The court could not agree that insects including bees are covered by the endangered species act. The Center for Food Safety and Defenders of Wildlife disagreed. They hope the state will appeal.
“Little critters like bees are critical to our food supply and should merit protection just as much as something charismatic as a salmon or kit fox or wolf or sea otter,” says Kim Delfino, California program director for Defenders of Wildlife who blames a decline on habitat loss, pesticide use as well as disease.
But Casey Creamer, executive director of California Citrus Mutual, says listing insects will greatly disrupt farm practices, such as pollinating crops that rely on honeybees.
“I would say citrus growers would no longer allow any beekeepers to store bees on their property,” Creamer said. “You can’t take the risk of killing one if it’s an endangered species. I think it’s a very dangerous precedent if we start listing insects.”
The case is Almond Alliance v. California Fish and Game Commission. The Sacramento Superior Court ruled this month that the State of California lacks authority to list four threatened bumble bee species as Endangered under the California Endangered Species Act (CESA).

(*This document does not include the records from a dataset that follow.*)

===== src/hdl/lsr_pkg.sv =====
// Shared types and constants for the line segment rasterizer.
package lsr_pkg;

   localparam int COORD_BITS   = 10;
   localparam int SIZE_BITS    = COORD_BITS + 1;
   localparam int ROW_BITS     = COORD_BITS + 2;
   localparam int COLOR_BITS   = 16;
   localparam int DIV_CNT_BITS = $clog2(SIZE_BITS + 1);

   localparam logic OP_START = 1'b0;
   localparam logic OP_NEXT  = 1'b1;

   typedef struct packed {
      logic                  op;
      logic [COORD_BITS-1:0] x_start;
      logic [COORD_BITS-1:0] y_start;
      logic [COORD_BITS-1:0] x_end;
      logic [COORD_BITS-1:0] y_end;
      logic [COLOR_BITS-1:0] color;
   } req_type;

   typedef struct packed {
      logic [COORD_BITS-1:0] rect_x;
      logic [COORD_BITS-1:0] rect_y;
      logic [SIZE_BITS-1:0]  rect_w;
      logic [SIZE_BITS-1:0]  rect_h;
      logic [COLOR_BITS-1:0] fill_color;
      logic                  last;
   } rsp_type;

   typedef struct packed {
      logic busy;
      logic done;
   } div_status_type;

endpackage


===== src/hdl/line_segment_rasterizer.sv =====
// Line segment rasterizer: turns a line into a run of filled rectangles.
//
//   Channel  Direction  Handshake             Payload
//   req      in         req_valid/req_stall   lsr_pkg::req_type (start or next)
//   rsp      out        rsp_valid/rsp_stall   lsr_pkg::rsp_type (one rectangle)
//
// A start transaction gives no result and leaves the sequencer idle.
// A next transaction passes through setup, the bit-serial divide (one quotient bit
// per cycle) and the final step before the next request is taken.
// A next transaction with no line loaded is dropped without leaving the idle state.
// Reset is synchronous and clears the line; there is no clearing pass.
// A finished rectangle waits in the output register; a stalled result holds the
// sequencer in its final step until the register frees.
module line_segment_rasterizer (
   input  logic             clock,
   input  logic             reset,
   input  logic             req_valid,
   output logic             req_stall,
   input  lsr_pkg::req_type req_data,
   output logic             rsp_valid,
   input  logic             rsp_stall,
   output lsr_pkg::rsp_type rsp_data
);

   localparam int CW = lsr_pkg::COORD_BITS;
   localparam int SW = lsr_pkg::SIZE_BITS;
   localparam int YW = lsr_pkg::ROW_BITS;

   typedef enum logic [3:0] {
      ST_IDLE  = 4'b0001,
      ST_SETUP = 4'b0010,
      ST_DIV   = 4'b0100,
      ST_FIN   = 4'b1000
   } state_type;

   state_type state_ff, state_in;

   logic [SW-1:0]                 cur_x_ff, cur_x_in;
   logic signed [YW-1:0]          cur_y_ff, cur_y_in;
   logic [CW-1:0]                 end_x_ff, end_x_in;
   logic [CW-1:0]                 end_y_ff, end_y_in;
   logic [lsr_pkg::COLOR_BITS-1:0] color_ff, color_in;
   logic                          active_ff, active_in;
   logic                          steep_ff, steep_in;
   logic                          falling_ff, falling_in;
   logic                          rsp_valid_ff, rsp_valid_in;
   lsr_pkg::rsp_type              rsp_ff, rsp_in;

   logic                    req_take;
   logic                    out_free;
   logic [SW-1:0]           run;
   logic signed [YW-1:0]    rise;
   logic signed [YW-1:0]    m_full;
   logic [SW-1:0]           m;
   logic                    div_start;
   logic [SW-1:0]           div_num;
   logic [SW-1:0]           div_den;
   logic [SW-1:0]           div_quot;
   lsr_pkg::div_status_type div_stat;
   logic [SW-1:0]           w_raw;
   logic [SW-1:0]           h_raw;
   logic signed [YW-1:0]    h_ext;
   logic signed [YW-1:0]    top_raw;
   logic                    clip;

   assign req_stall = (state_ff != ST_IDLE);
   assign req_take  = req_valid && !req_stall;
   assign out_free  = !rsp_valid_ff || !rsp_stall;

   // Slope setup: run and rise of the remaining segment.
   assign run    = SW'({1'b0, end_x_ff}) - cur_x_ff + SW'(1);
   assign rise   = $signed(YW'({2'b00, end_y_ff})) - cur_y_ff;
   assign m_full = rise[YW-1] ? (YW'(1) - rise) : (rise + YW'(1));
   assign m      = m_full[SW-1:0];

   assign div_start = (state_ff == ST_SETUP);
   assign div_num   = (m > run) ? m : run;
   assign div_den   = (m > run) ? run : m;

   lsr_div u_div (
      .clock  (clock),
      .reset  (reset),
      .start  (div_start),
      .num    (div_num),
      .den    (div_den),
      .status (div_stat),
      .quot   (div_quot)
   );

   // Rectangle placement from the quotient.
   assign w_raw   = steep_ff ? SW'(1) : div_quot;
   assign h_raw   = steep_ff ? div_quot : SW'(1);
   assign h_ext   = $signed({1'b0, h_raw});
   assign top_raw = falling_ff ? (cur_y_ff - h_ext) : cur_y_ff;
   assign clip    = top_raw[YW-1];

   always_comb begin
      state_in     = state_ff;
      cur_x_in     = cur_x_ff;
      cur_y_in     = cur_y_ff;
      end_x_in     = end_x_ff;
      end_y_in     = end_y_ff;
      color_in     = color_ff;
      active_in    = active_ff;
      steep_in     = steep_ff;
      falling_in   = falling_ff;
      rsp_valid_in = rsp_valid_ff && rsp_stall;
      rsp_in       = rsp_ff;

      unique case (state_ff)
         ST_IDLE: begin
            if (req_take) begin
               if (req_data.op == lsr_pkg::OP_START) begin
                  // Order the endpoints so that columns grow toward the end point.
                  if (req_data.x_start > req_data.x_end) begin
                     cur_x_in = {1'b0, req_data.x_end};
                     cur_y_in = $signed({2'b00, req_data.y_end});
                     end_x_in = req_data.x_start;
                     end_y_in = req_data.y_start;
                  end else begin
                     cur_x_in = {1'b0, req_data.x_start};
                     cur_y_in = $signed({2'b00, req_data.y_start});
                     end_x_in = req_data.x_end;
                     end_y_in = req_data.y_end;
                  end
                  color_in  = req_data.color;
                  active_in = 1'b1;
               end else if (active_ff) begin
                  state_in = ST_SETUP;
               end
            end
         end
         ST_SETUP: begin
            steep_in   = (m > run);
            falling_in = rise[YW-1];
            state_in   = ST_DIV;
         end
         ST_DIV: begin
            if (div_stat.done) begin
               state_in = ST_FIN;
            end
         end
         ST_FIN: begin
            if (out_free) begin
               cur_x_in          = cur_x_ff + w_raw;
               cur_y_in          = falling_ff ? top_raw : (cur_y_ff + h_ext);
               rsp_in.rect_x     = cur_x_ff[CW-1:0];
               rsp_in.rect_y     = clip ? '0 : top_raw[CW-1:0];
               rsp_in.rect_w     = w_raw;
               rsp_in.rect_h     = clip ? (h_raw + top_raw[SW-1:0]) : h_raw;
               rsp_in.fill_color = color_ff;
               rsp_in.last       = (cur_x_in > {1'b0, end_x_ff});
               active_in         = !rsp_in.last;
               rsp_valid_in      = 1'b1;
               state_in          = ST_IDLE;
            end
         end
         default: begin
            state_in = ST_IDLE;
         end
      endcase
   end

   always_ff @(posedge clock) begin
      if (reset) begin
         state_ff     <= ST_IDLE;
         cur_x_ff     <= '0;
         cur_y_ff     <= '0;
         end_x_ff     <= '0;
         end_y_ff     <= '0;
         color_ff     <= '0;
         active_ff    <= 1'b0;
         rsp_valid_ff <= 1'b0;
      end else begin
         state_ff     <= state_in;
         cur_x_ff     <= cur_x_in;
         cur_y_ff     <= cur_y_in;
         end_x_ff     <= end_x_in;
         end_y_ff     <= end_y_in;
         color_ff     <= color_in;
         active_ff    <= active_in;
         rsp_valid_ff <= rsp_valid_in;
      end
   end

   always_ff @(posedge clock) begin
      steep_ff   <= steep_in;
      falling_ff <= falling_in;
      rsp_ff     <= rsp_in;
   end

   assign rsp_valid = rsp_valid_ff;
   assign rsp_data  = rsp_ff;

`ifndef ASSERT_OFF
   // A new result is loaded only by the final step of the sequencer.
   a_rsp_from_fin: assert property (@(posedge clock) disable iff (reset)
      $rose(rsp_valid_ff) |-> $past(state_ff == ST_FIN))
      else $error("result appeared outside the final step");

   // A rectangle marked last leaves no line loaded behind it.
   a_last_clears: assert property (@(posedge clock) disable iff (reset)
      ($rose(rsp_valid_ff) && rsp_ff.last) |-> !active_ff)
      else $error("line still active after its last rectangle");

   // The divider reports completion only while the sequencer waits for it.
   a_div_done: assert property (@(posedge clock) disable iff (reset)
      div_stat.done |-> (state_ff == ST_DIV))
      else $error("divider finished outside the divide step");

   // Every rectangle is a single column or at most a single row.
   a_rect_shape: assert property (@(posedge clock) disable iff (reset)
      rsp_valid_ff |-> (rsp_ff.rect_w == SW'(1) || rsp_ff.rect_h <= SW'(1)))
      else $error("rectangle is neither one column wide nor one row tall");
`endif

endmodule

Lemoore finalizing lease/purchase with cannabis grower
Cannabis grower People’s Properties, LLC will pay annual rent of $2,000 per acre to the City of Lemoore for the approximately 19.15 acres leased under a deal between the city and the grower agreed to this week. 90% of the rent shall be credited to the purchase price if the option to purchase is exercised. The purchase price for 19.15 acres is $574,500.
New COVID spike at Kaweah Delta / New Kings Record
Hospitalizations at Visalia’s Kaweah Delta hospital have increased dramatically in the past month and more in the past week from about 14 to 74 as of Nov. 28.
On Oct. 24, Kaweah Delta was down to just 14 COVID-positive patients in the hospital compared to its high of 91 patients on July 25.
“We’re seeing the number of COVID-19 patients climb at a time when we’re already very full with non-COVID cases,” said Gary Herbst, Kaweah Delta’s Chief Executive Officer, noting that this week the Medical Center was at 89 percent occupancy across its adult areas. “We fear that this is the calm before the storm in many respects... with Christmas and New Year’s just weeks away.
The spike is being felt in Kings County as well. On Nov. 28 Kings County reported 403 new cases — a record.
Walmart may sell $10 at-home COVID test
The Wall Street Journal reports “The billionaire Walton family that controls Walmart Inc. is among a group of investors backing a startup aiming to design at-home COVID-19 tests to sell for as little as $10 at the retail giant’s stores and elsewhere.
NowDiagnostics Inc., based 20 miles south of Walmart’s corporate headquarters, has filed requests for emergency authorization from the U.S. Food and Drug Administration for a COVID-19 antibody blood test, according to the Springdale, Ark., company.”